Leonie Baumann berichtete, daß bei der Vergabe von Kunst-am -Bau-Aufträgen bis zu einer Auftragssumme von 200.000 DM relativ viele Frauen Aufträge bekommen, daß jedoch umso weniger Frauen berücksichtigt werden, je höher die zu vergebende Summe ist. Gertraud Wendlandt erzählte, daß in ihrem Bezirk relativ wenige Künstler leben, so daß bei der bezirklichen Vergabepraxis ihre Auftragslage günstig sei und sie wenig von diskriminierenden Entscheidungen betroffen ist. In Bezirken, in denen viele Künstler wohnen, ist die Konkurrenz größer, wobei nach ihrer Beobachtung „Männer cleverer sind“, ihre Interessen durchzusetzen.

Werner Stötzer - Bildhauer, Akademiemitglied, Professor, Preisträger - erklärte, „daß Frauen als Subjekt und Objekt“ in seinem Künstlerleben eine wichtige Rolle eingenommen haben und er sich immer bemüht habe, sich für Frauen einzusetzen. Wer sich in der Ausstellung umblickte, sah den Beweis vor Augen - überwiegend Frauenakte, in Holz, Stein, Bronze, als Zeichnung und Graphik; am Diskussionstisch neben ihm seine Frau Sylvia Hagen und seine Schülerin Gertraud Wendlandt.

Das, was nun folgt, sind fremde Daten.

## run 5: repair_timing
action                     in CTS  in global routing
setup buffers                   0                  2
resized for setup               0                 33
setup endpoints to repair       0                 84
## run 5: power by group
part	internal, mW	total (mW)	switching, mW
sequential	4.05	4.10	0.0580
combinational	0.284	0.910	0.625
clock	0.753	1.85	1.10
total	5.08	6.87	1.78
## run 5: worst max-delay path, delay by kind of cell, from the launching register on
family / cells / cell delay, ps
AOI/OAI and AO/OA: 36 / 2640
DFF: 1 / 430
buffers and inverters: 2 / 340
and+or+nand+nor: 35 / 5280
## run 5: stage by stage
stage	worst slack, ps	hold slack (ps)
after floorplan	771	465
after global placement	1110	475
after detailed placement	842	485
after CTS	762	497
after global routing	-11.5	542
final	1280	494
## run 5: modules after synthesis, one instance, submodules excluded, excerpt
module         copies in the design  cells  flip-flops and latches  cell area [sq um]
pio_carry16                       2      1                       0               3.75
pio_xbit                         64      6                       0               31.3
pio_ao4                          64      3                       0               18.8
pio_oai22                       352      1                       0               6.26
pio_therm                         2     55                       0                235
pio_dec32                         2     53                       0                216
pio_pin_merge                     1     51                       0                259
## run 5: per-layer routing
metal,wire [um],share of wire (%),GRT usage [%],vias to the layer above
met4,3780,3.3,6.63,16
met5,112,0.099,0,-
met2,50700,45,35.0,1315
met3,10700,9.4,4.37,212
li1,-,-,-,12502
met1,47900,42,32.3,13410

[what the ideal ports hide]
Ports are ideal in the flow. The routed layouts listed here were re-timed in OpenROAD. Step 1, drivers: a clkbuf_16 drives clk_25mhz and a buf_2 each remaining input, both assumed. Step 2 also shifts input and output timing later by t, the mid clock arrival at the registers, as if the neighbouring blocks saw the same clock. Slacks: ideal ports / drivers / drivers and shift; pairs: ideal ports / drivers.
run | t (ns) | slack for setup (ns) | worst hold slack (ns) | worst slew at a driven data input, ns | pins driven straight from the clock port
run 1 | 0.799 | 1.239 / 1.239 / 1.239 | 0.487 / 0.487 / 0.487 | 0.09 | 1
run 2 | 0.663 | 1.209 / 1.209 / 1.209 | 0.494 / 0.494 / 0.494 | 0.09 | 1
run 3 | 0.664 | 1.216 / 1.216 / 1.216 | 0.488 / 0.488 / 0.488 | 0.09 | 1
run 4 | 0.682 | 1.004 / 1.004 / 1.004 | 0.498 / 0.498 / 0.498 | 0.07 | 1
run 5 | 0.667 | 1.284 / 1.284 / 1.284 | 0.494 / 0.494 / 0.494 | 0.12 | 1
This design comes from an exercise in tuning for small area, a short achievable clock period and few clock cycles per item on the open sky130 flow, not from production work.
Function not checked in this run: the RTL went through the layout flow alone.
Power is estimated from default activity; no workload was simulated.

==> design/flow/flow/run.sh <==
#!/bin/bash
# The standard layout (standard.sh: its synthesis, floorplan, placement,
# CTS and routing, with the design's SDC), with two knobs changed:
#  * timing repair keeps a setup margin, so the achieved period is pushed
#    below the design's clock period;
#  * the port buffers are plain buffers instead of the resizer's pick.
# All of make's output goes to make_finish.log in the work folder.
set -euo pipefail
MARGIN=$(awk -v p="$FLOW_PERIOD_NS" 'BEGIN { printf "%.2f", p - 5.6 }')
bash standard.sh "SETUP_SLACK_MARGIN=$MARGIN" \
    "BUFFER_PORTS_ARGS=-buffer_cell sky130_fd_sc_hd__buf_1" finish > make_finish.log 2>&1
==> design/flow/standard.sh <==
#!/bin/bash
# synth_recipe.tcl (not shown) runs the flow's synth.tcl, then flattens the netlist and writes it again
# the make line also repeats each setting of config.mk as NAME=value (left out here)
make -C /OpenROAD-flow-scripts/flow DESIGN_CONFIG=/design/flow/config.mk WORK_HOME=/design/flow/orfs CLKGATE_MAP_FILE= SYNTH_SCRIPT=/design/flow/synth_recipe.tcl "${@:-finish}"
==> design/flow/config.mk <==
export PLATFORM = sky130hd
export DESIGN_NAME = trickle_interval_timer_unit
export DESIGN_NICKNAME = trickle_interval_timer_unit
export VERILOG_FILES = /design/flow/design.v
export SDC_FILE = /design/flow/constraint.sdc
export NUM_CORES = 4
export LEC_CHECK = 0
export CAP_MARGIN = 20
export CORE_MARGIN = 2
export CORE_UTILIZATION = 40
export CTS_BUF_LIST = sky130_fd_sc_hd__clkbuf_8
export PLACE_DENSITY = 0.6
export SLEW_MARGIN = 20
==> design/flow/constraint.sdc <==
create_clock -name core_clock -period 22.0 [get_ports {i_clk}]
set_input_delay 4.4000 -clock core_clock [delete_from_list [all_inputs] [get_ports {i_clk}]]
set_output_delay 4.4000 -clock core_clock [all_outputs]
set_load 0.01 [all_outputs]
Source: an optimization exercise on an open RTL-to-GDS flow (aim: small area, a short achievable clock period and few clock cycles per item). Production flows keep margins and buffers that such runs may drop.
The RTL was checked by simulation tests, not by an equivalence proof against the original design.
No activity file was given, so power comes from the tool's default toggle rates.

**flow/constraint.sdc**
```tcl
create_clock -name core_clock -period 6.0 [get_ports {clk_i}]
set_input_delay 1.2000 -clock core_clock [delete_from_list [all_inputs] [get_ports {clk_i}]]
set_output_delay 1.2000 -clock core_clock [all_outputs]
set_load 0.01 [all_outputs]
```
**flow/config.mk**
```make
export PLATFORM = sky130hd
export DESIGN_NAME = bounded_deque_list_engine
export DESIGN_NICKNAME = bounded_deque_list_engine
export VERILOG_FILES = /design/flow/design.v
export SDC_FILE = /design/flow/constraint.sdc
export NUM_CORES = 4
export LEC_CHECK = 0
export CAP_MARGIN = 20
export CORE_MARGIN = 2
export CORE_UTILIZATION = 40
export SETUP_SLACK_MARGIN = 3.4
export SLEW_MARGIN = 20
```
This design comes from an exercise in tuning for a short achievable clock period and few clock cycles on the open sky130 flow, not from production work.
At most, simulation tests tie the RTL to the original design; equivalence was not proved.
Only the layout flow was run in runs 1 to 4; the RTL was not checked for function there.
Power figures rest on the tool's default switching activity, not on a simulated workload.

==> flow/design.v <==
package lc3b_pkg;
    typedef logic [15:0] lc3b_word;
    typedef logic [2:0] lc3b_reg;
    typedef logic [1:0] lc3b_mem_wmask;
    typedef logic [2:0] lc3b_nzp;
    typedef enum logic [3:0] {
        op_br  = 4'b0000,
        op_add = 4'b0001,
        op_ldb = 4'b0010,
        op_stb = 4'b0011,
        op_and = 4'b0101,
        op_ldr = 4'b0110,
        op_str = 4'b0111,
        op_not = 4'b1001
    } lc3b_opcode;
    typedef enum logic [1:0] {
        alu_add,
        alu_and,
        alu_not,
        alu_pass
    } lc3b_aluop;
endpackage
module lc3b_pipeline
#(
    parameter logic [15:0] RESET_PC = 16'h0000
)
(
    input  logic        clk,
    input  logic        rst,
    output logic        imem_read,
    output logic [15:0] imem_address,
    input  logic        imem_resp,
    input  logic [15:0] imem_rdata,
    output logic        dmem_read,
    output logic        dmem_write,
    output logic [15:0] dmem_address,
    output logic [15:0] dmem_wdata,
    output logic [1:0]  dmem_byte_enable,
    input  logic        dmem_resp,
    input  logic [15:0] dmem_rdata
);
    function automatic logic [15:0] carries(input logic [15:0] a, input logic [15:0] b);
        logic [15:0] g, p;
        g = a & b;
        p = a | b;
        for (int d = 1; d < 16; d = d * 2)
        begin
            for (int i = 15; i >= d; i--)
            begin
                g[i] = g[i] | (p[i] & g[i-d]);
                p[i] = p[i] & p[i-d];
            end
        end
        carries = {g[14:0], 1'b0};
    endfunction
    function automatic logic [9:0] carries_ci9(input logic [8:0] a, input logic [8:0] b);
        logic [8:0] g, p;
        g = a & b;
        p = a | b;
        g[0] = g[0] | p[0];
        for (int d = 1; d < 9; d = d * 2)
        begin
            for (int i = 8; i >= d; i--)
            begin
                g[i] = g[i] | (p[i] & g[i-d]);
                p[i] = p[i] & p[i-d];
            end
        end
        carries_ci9 = {g, 1'b1};
    endfunction
    function automatic logic sum_zero(input logic [15:0] a, input logic [15:0] b);
        logic [15:0] t, c;
        t = a ^ b;
        c = {a[14:0] | b[14:0], 1'b0};
        sum_zero = ~|(t ^ c);
    endfunction
    function automatic logic [2:0] flags(input logic [15:0] v);
        flags = v[15] ? 3'b100 : (v == 16'h0000) ? 3'b010 : 3'b001;
    endfunction
    logic [15:0] pc_f;
    logic        ird;
    logic        d_v;
    logic [15:0] d_ir;
    logic [15:0] d_pcn;
    logic [15:0] d_imm;
    logic        d_add, d_and, d_not, d_ld, d_st, d_byte, d_br, d_wen, d_use1, d_use2, d_pred;
    logic        e_v;
    logic        e_add, e_and, e_not;
    logic [15:0] e_a, e_b, e_sd;
    logic        e_fa, e_fb, e_fsd, e_lu;
    logic        e_wen, e_load, e_store, e_byte, e_br, e_pred;
    logic [2:0]  e_dest;
    logic [2:0]  e_nzp;
    logic [15:0] e_alt;
    logic        m_wen, m_load, m_store, m_byte, m_z;
    logic [2:0]  m_dest;
    logic [15:0] m_res;
    logic [15:0] m_addr;
    logic [15:0] m_wdata;
    logic [1:0]  m_be;
    logic [15:0] rf [8];
    logic [2:0]  cc;
    logic        stall_m;
    logic [15:0] ld_data;
    logic [15:0] m_val;
    assign dmem_read        = m_load;
    assign dmem_write       = m_store;
    assign dmem_address     = m_addr;
    assign dmem_wdata       = m_wdata;
    assign dmem_byte_enable = m_be;
    assign stall_m = (m_load | m_store) & ~dmem_resp;
    assign ld_data = !m_byte ? dmem_rdata :
                     m_addr[0] ? {8'h00, dmem_rdata[15:8]} : {8'h00, dmem_rdata[7:0]};
    assign m_val   = m_load ? ld_data : m_res;
    logic [15:0] op_a, op_b, cy, t, oth, x0, x1, alu, sd;
    logic        z_e;
    logic [2:0]  cc_e;
    logic        taken_e, e_redirect, e_hold, e_take;
    assign op_a = e_a;
    assign op_b = e_b;
    assign cy   = carries(op_a, op_b);
    assign t    = op_a ^ op_b;
    assign oth  = e_and ? (op_a & op_b) : ~op_a;
    assign x0   = e_add ? t : oth;
    assign x1   = e_add ? ~t : oth;
    assign alu  = (cy & x1) | (~cy & x0);
    assign z_e  = (e_add & sum_zero(op_a, op_b)) | (e_and & ~|(op_a & op_b)) | (e_not & (&op_a));
    assign sd   = e_fsd ? ld_data : e_sd;
    assign cc_e       = m_wen ? {m_res[15], m_z, ~m_res[15] & ~m_z} : cc;
    assign taken_e    = |(e_nzp & cc_e);
    assign e_redirect = e_v & e_br & ~e_lu & (taken_e ^ e_pred);
    assign e_hold = stall_m | e_lu;
    assign e_take = ~e_hold;
    logic [2:0]  s1, s2, s3, dd;
    logic [15:0] r1, r3, ra1, ra2, ra3, b_d, tgt_d;
    logic        wl1, wl2, wl3, fa_d, fb_d, fsd_d;
    logic        d_go, d_free;
    assign s1 = d_ir[8:6];
    assign s2 = d_ir[2:0];
    assign s3 = d_ir[11:9];
    assign dd = d_ir[11:9];
    assign wl1 = m_load & (m_dest == s1);
    assign wl2 = m_load & (m_dest == s2);
    assign wl3 = m_load & (m_dest == s3);
    assign ra1 = (m_wen && m_dest == s1) ? m_res : rf[s1];
    assign ra2 = (m_wen && m_dest == s2) ? m_res : rf[s2];
    assign ra3 = (m_wen && m_dest == s3) ? m_res : rf[s3];
    assign r1  = wl1 ? ld_data : ra1;
    assign r3  = wl3 ? ld_data : ra3;
    assign b_d = (d_use2 & wl2) ? ld_data : d_use2 ? ra2 : d_imm;
    assign tgt_d  = d_pcn + {{6{d_ir[8]}}, d_ir[8:0], 1'b0};
    assign fa_d   = e_wen & (e_dest == s1);
    assign fb_d   = d_use2 & e_wen & (e_dest == s2);
    assign fsd_d  = e_wen & (e_dest == s3);
    assign d_go   = d_v & e_take;
    assign d_free = ~d_v | e_take;
    logic [3:0]  f_op;
    logic [15:0] pcn_f, f_next;
    logic [8:0]  t_f;
    logic [9:0]  cy_f;
    logic [5:0]  hi_f, hi_inc, hi_dec;
    logic [8:0]  lo0_f, lo1_f;
    logic [15:0] pc_alt;
    logic        pred_f, f_take;
    assign imem_read    = ird;
    assign imem_address = pc_f;
    assign f_op         = imem_rdata[15:12];
    assign pcn_f        = pc_f + 16'd2;
    assign cy_f         = carries_ci9(pc_f[9:1], imem_rdata[8:0]);
    assign t_f          = pc_f[9:1] ^ imem_rdata[8:0];
    assign hi_inc       = pc_f[15:10] + 6'd1;
    assign hi_dec       = pc_f[15:10] - 6'd1;
    assign hi_f         = ~pred_f ? pcn_f[15:10] :
                          (cy_f[9] & ~imem_rdata[8]) ? hi_inc :
                          (~cy_f[9] & imem_rdata[8]) ? hi_dec : pc_f[15:10];
    assign lo0_f        = pred_f ? t_f : pcn_f[9:1];
    assign lo1_f        = pred_f ? ~t_f : pcn_f[9:1];
    assign f_next       = {hi_f, (cy_f[8:0] & lo1_f) | (~cy_f[8:0] & lo0_f), pc_f[0]};
    assign pc_alt       = e_redirect ? e_alt : pc_f;
    assign pred_f       = (f_op == 4'b0000) & (imem_rdata[11:9] != 3'b000) &
                          (imem_rdata[8] | (imem_rdata[11:9] == 3'b111));
    assign f_take       = imem_resp & d_free & ~e_redirect;
    always_ff @(posedge clk)
    begin
        if (rst)
        begin
            pc_f <= RESET_PC;
            d_v  <= 1'b0;
        end
        else
        begin
            pc_f <= f_take ? f_next : pc_alt;
            if (d_free | e_redirect)
                d_v <= f_take;
        end
    end
    always_ff @(posedge clk)
    begin
        ird <= ~rst;
    end
    always_ff @(posedge clk)
    begin
        if (d_free)
        begin
            d_ir   <= imem_rdata;
            d_pcn  <= pcn_f;
            d_pred <= pred_f;
            d_add  <= (f_op == 4'b0001) | (f_op == 4'b0110) | (f_op == 4'b0010) |
                      (f_op == 4'b0111) | (f_op == 4'b0011);
            d_and  <= (f_op == 4'b0101);
            d_not  <= (f_op == 4'b1001);
            d_ld   <= (f_op == 4'b0110) | (f_op == 4'b0010);
            d_st   <= (f_op == 4'b0111) | (f_op == 4'b0011);
            d_byte <= (f_op == 4'b0010) | (f_op == 4'b0011);
            d_br   <= (f_op == 4'b0000);
            d_wen  <= (f_op == 4'b0001) | (f_op == 4'b0101) | (f_op == 4'b1001) |
                      (f_op == 4'b0110) | (f_op == 4'b0010);
            d_use1 <= (f_op == 4'b0001) | (f_op == 4'b0101) | (f_op == 4'b1001) |
                      (f_op == 4'b0110) | (f_op == 4'b0010) | (f_op == 4'b0111) | (f_op == 4'b0011);
            d_use2 <= ((f_op == 4'b0001) | (f_op == 4'b0101)) & ~imem_rdata[5];
            if ((f_op == 4'b0001) | (f_op == 4'b0101))
                d_imm <= {{11{imem_rdata[4]}}, imem_rdata[4:0]};
            else if ((f_op == 4'b0110) | (f_op == 4'b0111))
                d_imm <= {{9{imem_rdata[5]}}, imem_rdata[5:0], 1'b0};
            else
                d_imm <= {{10{imem_rdata[5]}}, imem_rdata[5:0]};
        end
    end
    always_ff @(posedge clk)
    begin
        if (rst)
        begin
            e_v     <= 1'b0;
            e_wen   <= 1'b0;
            e_load  <= 1'b0;
            e_store <= 1'b0;
            e_br    <= 1'b0;
            e_lu    <= 1'b0;
        end
        else if (e_take)
        begin
            if (d_v & ~e_redirect)
            begin
                e_v     <= 1'b1;
                e_wen   <= d_wen;
                e_load  <= d_ld;
                e_store <= d_st;
                e_br    <= d_br;
                e_lu    <= e_v & e_load &
                           ((d_use1 & (e_dest == s1)) | (d_use2 & (e_dest == s2)) | d_br);
            end
            else
            begin
                e_v     <= 1'b0;
                e_wen   <= 1'b0;
                e_load  <= 1'b0;
                e_store <= 1'b0;
                e_br    <= 1'b0;
                e_lu    <= 1'b0;
            end
        end
        else if (!stall_m)
        begin
            e_lu <= 1'b0;
        end
    end
    always_ff @(posedge clk)
    begin
        if (e_take)
        begin
            e_add  <= d_add;
            e_and  <= d_and;
            e_not  <= d_not;
            e_a    <= fa_d ? alu : r1;
            e_b    <= fb_d ? alu : b_d;
            e_sd   <= fsd_d ? alu : r3;
            e_fa   <= fa_d & e_load;
            e_fb   <= fb_d & e_load;
            e_fsd  <= fsd_d & e_load;
            e_byte <= d_byte;
            e_dest <= dd;
            e_nzp  <= d_ir[11:9];
            e_pred <= d_pred;
            e_alt  <= d_pred ? d_pcn : tgt_d;
        end
        else if (!stall_m)
        begin
            if (e_fa)  e_a  <= ld_data;
            if (e_fb)  e_b  <= ld_data;
            if (e_fsd) e_sd <= ld_data;
            e_fa  <= 1'b0;
            e_fb  <= 1'b0;
            e_fsd <= 1'b0;
        end
    end
    always_ff @(posedge clk)
    begin
        if (rst)
        begin
            m_wen   <= 1'b0;
            m_load  <= 1'b0;
            m_store <= 1'b0;
        end
        else if (!stall_m)
        begin
            m_wen   <= e_wen & ~e_lu;
            m_load  <= e_load & ~e_lu;
            m_store <= e_store & ~e_lu;
        end
    end
    always_ff @(posedge clk)
    begin
        if (!stall_m)
        begin
            m_byte  <= e_byte;
            m_dest  <= e_dest;
            m_wdata <= e_byte ? {sd[7:0], sd[7:0]} : sd;
            m_be    <= e_byte ? ((op_a[0] ^ op_b[0]) ? 2'b10 : 2'b01) : 2'b11;
        end
        if (!stall_m & (e_load | e_store))
            m_addr <= alu;
    end
    always_ff @(posedge clk)
    begin
        m_res <= alu;
        m_z   <= z_e;
    end
    always_ff @(posedge clk)
    begin
        if (rst)
        begin
            for (int i = 0; i < 8; i++)
                rf[i] <= 16'h0000;
            cc <= 3'b000;
        end
        else if (m_wen)
        begin
            rf[m_dest] <= m_val;
            cc         <= m_load ? flags(ld_data) : {m_res[15], m_z, ~m_res[15] & ~m_z};
        end
    end
endmodule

Aus seinem Munde hörte ich während der zweistündigen Veranstaltung den Satz, der am deutlichsten zeigte, wo wir stehen, und bewußt machte, wo auch die DDR-Künstlerinnen ihr Problem haben, selbst wenn es von ihnen nicht als gesellschaftliches Problem artikuliert wird. Er erzählte, daß vor kurzem zu den 19 männlichen Mitgliedern der Akademie der Künste der DDR eine Frau hinzugewählt werden sollte: „Es ist den Männern unheimlich schwergefallen, eine Frau zu wählen.“ Dieser Satz beleuchtete schlagartig den ganzen Irrationalismus von Entscheidungsstrukturen, vor dessen Hintergrund eine Forderung nach einer Quotierung sinnvoll, ja geradezu notwendig erscheint. Zwar wurde eine Quotenregelung nicht verlangt, aber die Gleichbehandlung von Männern und Frauen von Susanne Wehland vehement verteidigt. Leider wurde die von rund 30 ZuhörerInnen besuchte Veranstaltung jedoch beendet, bevor Möglichkeiten der Verwirklichung dieser Forderung diskutiert werden konnten.

Da aber deutlich wurde, daß die West-Berliner Künstlerinnen nicht länger bereit sind, sich widerspruchslos den Benachteiligungen zu fügen, wird eine Fortsetzung des Gesprächs - wo und wann auch immer - unvermeidlich sein.

Brigitte Hammer

Die Ausstellung in der Bildhauergalerie Messer-Ladwig und der Galerie am Körnerpark läuft noch bis zum 1.10.89.